When the environment is at the initial state right after env.reset()
:
info = {}
When the environment is not at the terminal state, the info is structured as follows:
info =
{
'actions':[list of each step's actions],
'rewards':[list of each step's rewards],
'terminations':[list of each step's termination flag],
'truncations':[list of each step's truncation flag]}
}
When the environment is at the terminal state, the info is structured as follows:
info =
{
'actions':[list of each step's actions],
'rewards':[list of each step's rewards],
'terminations':[list of each step's termination flag],
'truncations':[list of each step's truncation flag],
'episode':
{
'r':Final return of episode,
'l':Length of molecule,
't':Time it took to complete this episode
},
'sequence':FASTA sequence of the molecule,
'terminal_obs':Final observation as a list (not an array),
'molecule':The pose.data JSON data structure with all of the molecule's information}
}
To generate a path and targets to a specific molecular structure you can use the following steps:
- Use the following command to open the PDB molecule in PyMOL and import the required functions:
pymol custom.py -b FILENAME.pdb
. - Select a residue where the center of the elliptical should be.

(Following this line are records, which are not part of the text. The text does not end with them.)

--- src/design/mks_pkg.sv ---
// Types, codes and microprogram of the Monod kinetics midpoint integrator
package mks_pkg;

	// register indexes of the configuration port
	localparam logic [2:0] REG_STEP_SIZE = 3'd0;
	localparam logic [2:0] REG_GROWTH_YIELD = 3'd1;
	localparam logic [2:0] REG_PRODUCT_YIELD = 3'd2;
	localparam logic [2:0] REG_MAX_UPTAKE = 3'd3;
	localparam logic [2:0] REG_BIOMASS_CAP = 3'd4;
	localparam logic [2:0] REG_GLUCOSE_HALF_SAT = 3'd5;
	localparam logic [2:0] REG_OXYGEN_HALF_SAT = 3'd6;

	// register reset values
	localparam logic [31:0] RST_STEP_SIZE = 32'd655;
	localparam logic [31:0] RST_GROWTH_YIELD = 32'd7549747;
	localparam logic [31:0] RST_PRODUCT_YIELD = 32'd11240735;
	localparam logic [31:0] RST_MAX_UPTAKE = 32'd75497472;
	localparam logic [31:0] RST_BIOMASS_CAP = 32'd132540006;
	localparam logic [31:0] RST_GLUCOSE_HALF_SAT = 32'd1207960;
	localparam logic [31:0] RST_OXYGEN_HALF_SAT = 32'd12918;

	// 1.0 in Q8.24
	localparam logic signed [32:0] ONE_Q24 = 33'sd16777216;

	// error flag codes
	localparam logic [1:0] FLAG_SAT = 2'b01;
	localparam logic [1:0] FLAG_ZERO_STEP = 2'b10;

	typedef struct packed {
		logic [31:0] step_size;
		logic [31:0] growth_yield;
		logic [31:0] product_yield;
		logic [31:0] max_uptake;
		logic [31:0] biomass_cap;
		logic [31:0] glucose_half_sat;
		logic [31:0] oxygen_half_sat;
	} cfg_t;

	// shared unit operations
	typedef logic [2:0] alu_op_t;
	localparam alu_op_t OP_MUL = 3'd0;
	localparam alu_op_t OP_ADD = 3'd1;
	localparam alu_op_t OP_SUB = 3'd2;
	localparam alu_op_t OP_DIVQ = 3'd3;
	localparam alu_op_t OP_NDIV = 3'd4;

	// product shift select
	typedef logic [1:0] shsel_t;
	localparam shsel_t SH16 = 2'd0;
	localparam shsel_t SH17 = 2'd1;
	localparam shsel_t SH24 = 2'd2;

	typedef struct packed {
		logic start;
		alu_op_t op;
		logic signed [32:0] a;
		logic signed [32:0] b;
		shsel_t sh;
		logic plain;
	} alu_req_t;

	typedef struct packed {
		logic done;
		logic signed [31:0] res;
		logic [32:0] quot;
		logic sat;
		logic same;
	} alu_rsp_t;

	// scratch memory addresses
	typedef logic [3:0] maddr_t;
	localparam maddr_t M_X = 4'd0;
	localparam maddr_t M_G = 4'd1;
	localparam maddr_t M_M = 4'd2;
	localparam maddr_t M_O = 4'd3;
	localparam maddr_t M_EX = 4'd4;
	localparam maddr_t M_EG = 4'd5;
	localparam maddr_t M_FE = 4'd6;
	localparam maddr_t M_FS = 4'd7;
	localparam maddr_t M_T = 4'd8;
	localparam maddr_t M_QS = 4'd9;
	localparam maddr_t M_LOGI = 4'd10;
	localparam maddr_t M_RX = 4'd11;
	localparam maddr_t M_RG = 4'd12;
	localparam maddr_t M_RM = 4'd13;

	// operand sources: top bit set selects a register or constant
	typedef logic [4:0] src_t;
	localparam src_t S_X = {1'b0, M_X};
	localparam src_t S_G = {1'b0, M_G};
	localparam src_t S_M = {1'b0, M_M};
	localparam src_t S_O = {1'b0, M_O};
	localparam src_t S_EX = {1'b0, M_EX};
	localparam src_t S_EG = {1'b0, M_EG};
	localparam src_t S_FE = {1'b0, M_FE};
	localparam src_t S_FS = {1'b0, M_FS};
	localparam src_t S_T = {1'b0, M_T};
	localparam src_t S_QS = {1'b0, M_QS};
	localparam src_t S_LOGI = {1'b0, M_LOGI};
	localparam src_t S_RX = {1'b0, M_RX};
	localparam src_t S_RG = {1'b0, M_RG};
	localparam src_t S_RM = {1'b0, M_RM};
	localparam src_t S_DT = 5'd16;
	localparam src_t S_YX = 5'd17;
	localparam src_t S_YP = 5'd18;
	localparam src_t S_MU = 5'd19;
	localparam src_t S_CAP = 5'd20;
	localparam src_t S_KS = 5'd21;
	localparam src_t S_KO = 5'd22;
	localparam src_t S_ONE = 5'd23;
	localparam src_t S_ZERO = 5'd24;

	typedef struct packed {
		alu_op_t op;
		src_t sa;
		src_t sb;
		maddr_t dst;
		shsel_t sh;
		logic plain;
		logic chk;
	} uop_t;

	typedef logic [5:0] pc_t;
	localparam pc_t PC_FE = 6'd0;
	localparam pc_t PC_STEP = 6'd1;
	localparam pc_t PC_EVAL_A = 6'd3;
	localparam pc_t PC_EVAL_B = 6'd21;
	localparam pc_t EVAL_LEN = 6'd12;
	localparam pc_t PC_LAST = 6'd38;

	function automatic uop_t mk(alu_op_t op, src_t sa, src_t sb, maddr_t dst, shsel_t sh,
		logic plain, logic chk);
		uop_t u;
		u.op = op;
		u.sa = sa;
		u.sb = sb;
		u.dst = dst;
		u.sh = sh;
		u.plain = plain;
		u.chk = chk;
		return u;
	endfunction

	// one rate evaluation on EX, EG
	function automatic uop_t eval_uop(logic [3:0] k);
		uop_t u;
		unique case (k)
			4'd0: u = mk(OP_DIVQ, S_EG, S_KS, M_FS, SH24, 1'b0, 1'b0);
			4'd1: u = mk(OP_MUL, S_MU, S_FS, M_T, SH24, 1'b0, 1'b0);
			4'd2: u = mk(OP_MUL, S_T, S_FE, M_QS, SH24, 1'b0, 1'b0);
			4'd3: u = mk(OP_DIVQ, S_EX, S_CAP, M_T, SH24, 1'b1, 1'b0);
			4'd4: u = mk(OP_SUB, S_ONE, S_T, M_LOGI, SH24, 1'b0, 1'b0);
			4'd5: u = mk(OP_MUL, S_YX, S_QS, M_T, SH24, 1'b0, 1'b0);
			4'd6: u = mk(OP_MUL, S_T, S_EX, M_T, SH24, 1'b0, 1'b0);
			4'd7: u = mk(OP_MUL, S_T, S_LOGI, M_RX, SH24, 1'b0, 1'b0);
			4'd8: u = mk(OP_MUL, S_QS, S_EX, M_T, SH24, 1'b0, 1'b0);
			4'd9: u = mk(OP_SUB, S_ZERO, S_T, M_RG, SH24, 1'b0, 1'b0);
			4'd10: u = mk(OP_MUL, S_YP, S_QS, M_T, SH24, 1'b0, 1'b0);
			4'd11: u = mk(OP_MUL, S_T, S_EX, M_RM, SH24, 1'b0, 1'b0);
			default: u = mk(OP_ADD, S_ZERO, S_ZERO, M_T, SH24, 1'b0, 1'b0);
		endcase
		return u;
	endfunction

	// microprogram: oxygen factor once, then the step loop
	function automatic uop_t uop_rom(pc_t pc);
		uop_t u;
		unique case (pc)
			PC_FE: u = mk(OP_DIVQ, S_O, S_KO, M_FE, SH24, 1'b0, 1'b0);
			6'd1: u = mk(OP_ADD, S_X, S_ZERO, M_EX, SH24, 1'b0, 1'b0);
			6'd2: u = mk(OP_ADD, S_G, S_ZERO, M_EG, SH24, 1'b0, 1'b0);
			// half step
			6'd15: u = mk(OP_MUL, S_RX, S_DT, M_T, SH17, 1'b0, 1'b0);
			6'd16: u = mk(OP_ADD, S_X, S_T, M_EX, SH24, 1'b0, 1'b0);
			6'd17: u = mk(OP_MUL, S_RG, S_DT, M_T, SH17, 1'b0, 1'b0);
			6'd18: u = mk(OP_ADD, S_G, S_T, M_EG, SH24, 1'b0, 1'b0);
			6'd19: u = mk(OP_MUL, S_RM, S_DT, M_T, SH17, 1'b0, 1'b0);
			6'd20: u = mk(OP_ADD, S_M, S_T, M_T, SH24, 1'b0, 1'b0);
			// full step, written back in place
			6'd33: u = mk(OP_MUL, S_RX, S_DT, M_T, SH16, 1'b0, 1'b0);
			6'd34: u = mk(OP_ADD, S_X, S_T, M_X, SH24, 1'b0, 1'b1);
			6'd35: u = mk(OP_MUL, S_RG, S_DT, M_T, SH16, 1'b0, 1'b0);
			6'd36: u = mk(OP_ADD, S_G, S_T, M_G, SH24, 1'b0, 1'b1);
			6'd37: u = mk(OP_MUL, S_RM, S_DT, M_T, SH16, 1'b0, 1'b0);
			6'd38: u = mk(OP_ADD, S_M, S_T, M_M, SH24, 1'b0, 1'b1);
			default: begin
				if (pc >= PC_EVAL_A && pc < PC_EVAL_A + EVAL_LEN)
					u = eval_uop(4'(pc - PC_EVAL_A));
				else
					u = eval_uop(4'(pc - PC_EVAL_B));
			end
		endcase
		return u;
	endfunction

endpackage
==> src/sv/cbc_pkg.sv <==
`timescale 1ns / 1ps

package cbc_pkg;

    localparam int ROM_BANK_COUNT = 128;
    localparam int RAM_BANK_COUNT = 4;

    localparam int ROM_MOD_SHIFT = 14;
    localparam int ROM_MOD_MUL   = (1 << ROM_MOD_SHIFT) / ROM_BANK_COUNT;

    localparam logic [15:0] ROM_SWITCH_BASE = 16'h4000;
    localparam logic [15:0] RAM_WINDOW_BASE = 16'hA000;
    localparam logic [15:0] RAM_WINDOW_END  = 16'hC000;
    localparam logic [15:0] REG_SPACE_END   = 16'h8000;
    localparam logic [15:0] ROM_LOW_BASE    = 16'h2000;
    localparam logic [15:0] MODE_BASE       = 16'h6000;

    localparam logic [3:0] RAM_ENABLE_CODE  = 4'hA;
    localparam logic [3:0] RAM_DISABLE_CODE = 4'h0;

    localparam logic [2:0] CFG_KIND_ADDR = 3'd0;

    typedef enum logic [1:0] {
        KIND_NONE = 2'd0,
        KIND_MBC1 = 2'd1,
        KIND_MBC2 = 2'd2,
        KIND_RSVD = 2'd3
    } kind_t;

    typedef enum logic [1:0] {
        TGT_ROM   = 2'd0,
        TGT_RAM   = 2'd1,
        TGT_OTHER = 2'd2,
        TGT_REG   = 2'd3
    } target_t;

    typedef enum logic {
        ACT_READ  = 1'b0,
        ACT_WRITE = 1'b1
    } action_t;

    typedef struct packed {
        logic        action;
        logic [15:0] bus_address;
        logic [7:0]  write_byte;
    } access_t;

    typedef struct packed {
        logic [1:0]  target;
        logic [20:0] mapped_offset;
        logic        access_allowed;
    } result_t;

    function automatic logic [6:0] fix_zero_bank(input logic [6:0] b);
        return (b == 7'd0) ? 7'd1 : b;
    endfunction

    // Reduction by a constant bank count through a reciprocal multiply and one correction.
    function automatic logic [6:0] rom_bank_mod(input logic [6:0] b);
        logic [20:0] prod;
        logic [6:0]  q;
        logic [13:0] qd;
        logic [7:0]  r;
        prod = 21'(b) * 21'(ROM_MOD_MUL);
        q    = prod[20:14];
        qd   = 14'(q) * 14'(ROM_BANK_COUNT);
        r    = {1'b0, b} - {1'b0, qd[6:0]};
        if (r >= 8'(ROM_BANK_COUNT))
        begin
            r = r - 8'(ROM_BANK_COUNT);
        end
        return r[6:0];
    endfunction

    function automatic logic [1:0] ram_bank_mod(input logic [1:0] b);
        logic [2:0] r;
        r = {1'b0, b};
        for (int i = 0; i < 3; i++)
        begin
            if (r >= 3'(RAM_BANK_COUNT))
            begin
                r = r - 3'(RAM_BANK_COUNT);
            end
        end
        return r[1:0];
    endfunction

endpackage

==> src/sv/cartridge_bank_controller.sv <==
`timescale 1ns / 1ps

// Cartridge bank controller for MBC1 and MBC2 style cartridges.
// Each transfer on the access channel is one CPU bus access (read or write,
// address, data byte). Each produces exactly one transfer on the result
// channel: where the access lands, the offset into cartridge ROM or external
// RAM, and whether the access proceeds. Writes below 0x8000 update the bank
// registers in the order the accesses arrive.
// The controller kind is set through the APB port at byte address 0; the user
// must change it only while no access is in flight (the block does not enforce it).
// The access waits in the input register while the translation and register
// update logic feeds the result register, which presents the result. One access
// per cycle is sustained while the receiver keeps result_ready high.
// Reset clears the controller kind to none, the ROM bank to 1, the RAM bank
// to 0, RAM to disabled and selects ROM banking mode; both stages empty.
// When the receiver stalls, the result register holds, the input register
// fills behind it, and access_ready drops until the result is taken.
module cartridge_bank_controller (
    input  logic             clk,
    input  logic             rst_n,
    input  logic             access_valid,
    output logic             access_ready,
    input  cbc_pkg::access_t access,
    output logic             result_valid,
    input  logic             result_ready,
    output cbc_pkg::result_t result,
    input  logic             psel,
    input  logic             penable,
    input  logic             pwrite,
    input  logic [2:0]       paddr,
    input  logic [31:0]      pwdata,
    output logic [31:0]      prdata,
    output logic             pready
);
    import cbc_pkg::*;

    logic       s1_valid_reg;
    access_t    s1_item_reg;
    logic       out_valid_reg;
    result_t    out_item_reg;
    kind_t      kind_reg;
    logic [6:0] rom_bank_reg;
    logic [6:0] rom_bank_next;
    logic [1:0] ram_bank_reg;
    logic [1:0] ram_bank_next;
    logic       ram_enabled_reg;
    logic       ram_enabled_next;
    logic       rom_banking_mode_reg;
    logic       rom_banking_mode_next;

    logic       s1_advance;
    logic       s1_fire;
    logic       cfg_write;
    result_t    res;
    logic [15:0] addr;
    logic [7:0]  data;
    logic        is_mbc1;
    logic        is_mbc2;

    assign pready       = 1'b1;
    assign cfg_write    = psel && penable && pwrite && pready;
    assign prdata       = (paddr == CFG_KIND_ADDR) ? {30'd0, kind_reg} : 32'd0;

    assign s1_advance   = !out_valid_reg || result_ready;
    assign s1_fire      = s1_valid_reg && s1_advance;
    assign access_ready = !s1_valid_reg || s1_advance;
    assign result_valid = out_valid_reg;
    assign result       = out_item_reg;

    assign addr    = s1_item_reg.bus_address;
    assign data    = s1_item_reg.write_byte;
    assign is_mbc1 = (kind_reg == KIND_MBC1);
    assign is_mbc2 = (kind_reg == KIND_MBC2);

    always_comb
    begin
        logic [6:0] rom_upd;
        logic [1:0] ram_upd;
        logic       en_upd;
        logic       mode_upd;
        rom_upd  = rom_bank_reg;
        ram_upd  = ram_bank_reg;
        en_upd   = ram_enabled_reg;
        mode_upd = rom_banking_mode_reg;
        res.target         = TGT_OTHER;
        res.mapped_offset  = {5'd0, addr};
        res.access_allowed = 1'b1;

        if (s1_item_reg.action == ACT_WRITE && addr < REG_SPACE_END)
        begin
            res.target         = TGT_REG;
            res.access_allowed = 1'b0;
            if (addr < ROM_LOW_BASE)
            begin
                if ((is_mbc1 || is_mbc2) && !(is_mbc2 && addr[8]))
                begin
                    res.access_allowed = 1'b1;
                    if (data[3:0] == RAM_ENABLE_CODE)
                    begin
                        en_upd = 1'b1;
                    end
                    else if (data[3:0] == RAM_DISABLE_CODE)
                    begin
                        en_upd = 1'b0;
                    end
                end
            end
            else if (addr < ROM_SWITCH_BASE)
            begin
                if (is_mbc2)
                begin
                    res.access_allowed = 1'b1;
                    rom_upd = fix_zero_bank({3'd0, data[3:0]});
                end
                else if (is_mbc1)
                begin
                    res.access_allowed = 1'b1;
                    rom_upd = fix_zero_bank({rom_bank_reg[6:5], data[4:0]});
                end
            end
            else if (is_mbc1)
            begin
                res.access_allowed = 1'b1;
                if (addr < MODE_BASE)
                begin
                    if (rom_banking_mode_reg)
                    begin
                        rom_upd = fix_zero_bank({data[1:0], rom_bank_reg[4:0]});
                    end
                    else
                    begin
                        ram_upd = data[1:0];
                    end
                end
                else
                begin
                    mode_upd = !data[0];
                    if (!data[0])
                    begin
                        ram_upd = 2'd0;
                    end
                end
            end
        end
        else if (addr < ROM_SWITCH_BASE)
        begin
            res.target = TGT_ROM;
        end
        else if (addr < REG_SPACE_END)
        begin
            res.target        = TGT_ROM;
            res.mapped_offset = {rom_bank_mod(rom_bank_reg), addr[13:0]};
        end
        else if (addr >= RAM_WINDOW_BASE && addr < RAM_WINDOW_END)
        begin
            res.target        = TGT_RAM;
            res.mapped_offset = {6'd0, ram_bank_mod(ram_bank_reg), addr[12:0]};
            if (s1_item_reg.action == ACT_WRITE)
            begin
                res.access_allowed = ram_enabled_reg;
            end
        end

        rom_bank_next         = s1_fire ? rom_upd  : rom_bank_reg;
        ram_bank_next         = s1_fire ? ram_upd  : ram_bank_reg;
        ram_enabled_next      = s1_fire ? en_upd   : ram_enabled_reg;
        rom_banking_mode_next = s1_fire ? mode_upd : rom_banking_mode_reg;
    end

    always_ff @(posedge clk or negedge rst_n)
    begin
        if (!rst_n)
        begin
            s1_valid_reg         <= 1'b0;
            out_valid_reg        <= 1'b0;
            kind_reg             <= KIND_NONE;
            rom_bank_reg         <= 7'd1;
            ram_bank_reg         <= 2'd0;
            ram_enabled_reg      <= 1'b0;
            rom_banking_mode_reg <= 1'b1;
        end
        else
        begin
            if (access_ready)
            begin
                s1_valid_reg <= access_valid;
            end
            if (s1_advance)
            begin
                out_valid_reg <= s1_valid_reg;
            end
            if (cfg_write && paddr == CFG_KIND_ADDR)
            begin
                kind_reg <= kind_t'(pwdata[1:0]);
            end
            rom_bank_reg         <= rom_bank_next;
            ram_bank_reg         <= ram_bank_next;
            ram_enabled_reg      <= ram_enabled_next;
            rom_banking_mode_reg <= rom_banking_mode_next;
        end
    end

    always_ff @(posedge clk)
    begin
        if (access_ready && access_valid)
        begin
            s1_item_reg <= access;
        end
        if (s1_fire)
        begin
            out_item_reg <= res;
        end
    end

    a_rom_bank_nonzero: assert property (@(posedge clk) disable iff (!rst_n)
        rom_bank_reg != 7'd0)
        else $error("ROM bank register holds zero.");

    a_state_holds_when_idle: assert property (@(posedge clk) disable iff (!rst_n)
        !s1_fire |=> $stable(rom_bank_reg) && $stable(ram_bank_reg)
                     && $stable(ram_enabled_reg) && $stable(rom_banking_mode_reg))
        else $error("Bank state changed without a completed access.");

    a_rom_mode_ram_bank: assert property (@(posedge clk) disable iff (!rst_n)
        rom_banking_mode_reg |-> ram_bank_reg == 2'd0)
        else $error("RAM bank nonzero in ROM banking mode.");

    a_reg_write_offset: assert property (@(posedge clk) disable iff (!rst_n)
        result_valid && result.target == TGT_REG |-> result.mapped_offset[20:15] == 6'd0)
        else $error("Register write result carries an address above the register space.");

endmodule

==> config.mk <==
export PLATFORM = sky130hd
export DESIGN_NAME = cartridge_bank_controller
export DESIGN_NICKNAME = d
export VERILOG_FILES = /design/src/sv/cbc_pkg.sv /design/src/sv/cartridge_bank_controller.sv
export SDC_FILE = /design/constraint.sdc
export NUM_CORES = 1
export LEC_CHECK = 0
export ABC_AREA = 1
export BUFFER_PORTS_ARGS = -buffer_cell sky130_fd_sc_hd__buf_2
export CELL_PAD_IN_SITES_DETAIL_PLACEMENT = 2
export CELL_PAD_IN_SITES_GLOBAL_PLACEMENT = 2
export CORE_ASPECT_RATIO = 0.6
export CORE_MARGIN = 3
export CORE_UTILIZATION = 28
export CTS_BUF_LIST = sky130_fd_sc_hd__clkbuf_4
export DETAILED_ROUTE_END_ITERATION = 16
export PLACE_DENSITY = 0.81
export SLEW_MARGIN = 20
export SYNTH_ARGS = -nofsm -noshare
export SYNTH_HDL_FRONTEND = slang
export SYNTH_SLANG_ARGS = --single-unit
==> constraint.sdc <==
create_clock -name clk -period 1.7 [get_ports clk]
set_input_delay 0.255 -clock clk [delete_from_list [all_inputs] [get_ports clk]]
set_output_delay 0.255 -clock clk [all_outputs]
set_load 0.02 [all_outputs]
==> results of run 1 <==
-- cell usage in the layout, fill, tap and decap left out, types with 2 or more instances in the layout --
master	instances
buf_2	61
nand2_1	58
edfxtp_1	46
nor2_1	33
conb_1	31
inv_1	24
dlygate4sd3_1	23
dfrtp_1	13
o21ai_0	10
clkbuf_4	10
nand3_1	9
nor2_2	6
clkinv_1	3
buf_4	3
inv_2	2
nand2_2	2
nor2_4	2
ha_1	2
buf_12	2
dfstp_2	2
File: src/hdl/tcl_pkg.sv
// Shared types and constants for the triangle coverage pipeline.
// No dependencies; every module of the block imports this package.
`default_nettype none
package tcl_pkg;

  localparam int COORD_WIDTH     = 32;
  localparam int COORD_FRAC_BITS = 24;
  localparam int EPS_WIDTH       = 25;
  localparam logic [EPS_WIDTH-1:0] EPS_RESET = EPS_WIDTH'(168);

  localparam int DIFF_W    = COORD_WIDTH + 1;
  localparam int PROD_W    = 2 * DIFF_W;
  localparam int EDGE_W    = PROD_W + 1;
  localparam int AREA_W    = EDGE_W + 2;
  localparam int AREA_LO_W = AREA_W / 2;
  localparam int AREA_HI_W = AREA_W - AREA_LO_W;
  localparam int TOL_W     = AREA_W + EPS_WIDTH;
  localparam int CMP_W     = ((COORD_FRAC_BITS > EPS_WIDTH) ? COORD_FRAC_BITS : EPS_WIDTH)
                             + AREA_W + 2;

  typedef logic signed [COORD_WIDTH-1:0] tcl_coord_t;
  typedef logic signed [DIFF_W-1:0]      tcl_diff_t;
  typedef logic signed [PROD_W-1:0]      tcl_prod_t;
  typedef logic signed [EDGE_W-1:0]      tcl_edge_t;
  typedef logic signed [AREA_W-1:0]      tcl_wide_t;

  typedef struct packed {
    tcl_coord_t u0;
    tcl_coord_t v0;
    tcl_coord_t u1;
    tcl_coord_t v1;
    tcl_coord_t u2;
    tcl_coord_t v2;
    tcl_coord_t pu;
    tcl_coord_t pv;
  } tcl_item_t;

  typedef struct packed {
    logic [2:0] fwd;
    logic [2:0] rev;
  } tcl_tl_t;

  typedef struct packed {
    tcl_edge_t [2:0] e;
    tcl_tl_t         tl;
  } tcl_edges_t;

  typedef struct packed {
    tcl_wide_t [2:0]   e;
    logic [AREA_W-1:0] area;
    logic [2:0]        tl_ok;
  } tcl_norm_t;

  typedef struct packed {
    tcl_wide_t [2:0]  e;
    logic [TOL_W-1:0] tol;
    logic [2:0]       tl_ok;
  } tcl_tol_t;

endpackage
`default_nettype wire

File: src/hdl/tcl_scale.sv
// Two-stage tolerance unit: area times epsilon as two partial products, then summed.
// Uses tcl_pkg.
`default_nettype none
module tcl_scale
  import tcl_pkg::*;
(
  input  logic                 clk,
  input  logic                 rst,
  input  logic [EPS_WIDTH-1:0] epsilon,
  input  logic                 in_valid,
  output logic                 in_stall,
  input  tcl_norm_t            in_data,
  output logic                 out_valid,
  input  logic                 out_stall,
  output tcl_tol_t             out_data
);

  logic                           vld1, vld2;
  logic                           adv1, adv2;
  logic [AREA_LO_W+EPS_WIDTH-1:0] pp_lo;
  logic [AREA_HI_W+EPS_WIDTH-1:0] pp_hi;
  tcl_wide_t [2:0]                e1;
  logic [2:0]                     tl_ok1;

  assign adv2      = !vld2 || !out_stall;
  assign adv1      = !vld1 || adv2;
  assign in_stall  = !adv1;
  assign out_valid = vld2;

  always_ff @(posedge clk) begin
    if (rst) begin
      vld1 <= 1'b0;
      vld2 <= 1'b0;
    end else begin
      if (adv1) vld1 <= in_valid;
      if (adv2) vld2 <= vld1;
    end
  end

  always_ff @(posedge clk) begin
    if (adv1) begin
      pp_lo  <= (AREA_LO_W+EPS_WIDTH)'(in_data.area[AREA_LO_W-1:0])
              * (AREA_LO_W+EPS_WIDTH)'(epsilon);
      pp_hi  <= (AREA_HI_W+EPS_WIDTH)'(in_data.area[AREA_W-1:AREA_LO_W])
              * (AREA_HI_W+EPS_WIDTH)'(epsilon);
      e1     <= in_data.e;
      tl_ok1 <= in_data.tl_ok;
    end
    if (adv2) begin
      out_data.tol   <= TOL_W'(pp_lo) + (TOL_W'(pp_hi) << AREA_LO_W);
      out_data.e     <= e1;
      out_data.tl_ok <= tl_ok1;
    end
  end

endmodule
`default_nettype wire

- Run the following command
point('sele')
to get a starting Cx, Cy, Cz coordinate values of the center point of the elliptical path. - Run
path(Cx, Cy, Cz, a, b, o, j, w)
to generate the elliptical path. - Adjust the Cx, Cy, Cz, a, b, o, j, w values and run the last command again until the ideal path is generated.
- Select residues to target and use the
point('sele')
command to get each target's coordinates.
Provided is the RL.py
script that trains a Proximal Policy Optimization (PPO) agent on the MiraMar environment or plays an already trained agent agent.pth
. Instructions are isolated within the script itself, since this training process is separate from the actual environment setup. The following are the training results of that produced the agent.pth trained agent:
Recomended to use OSPREY3 to refine the structure and make it more energetically favorable.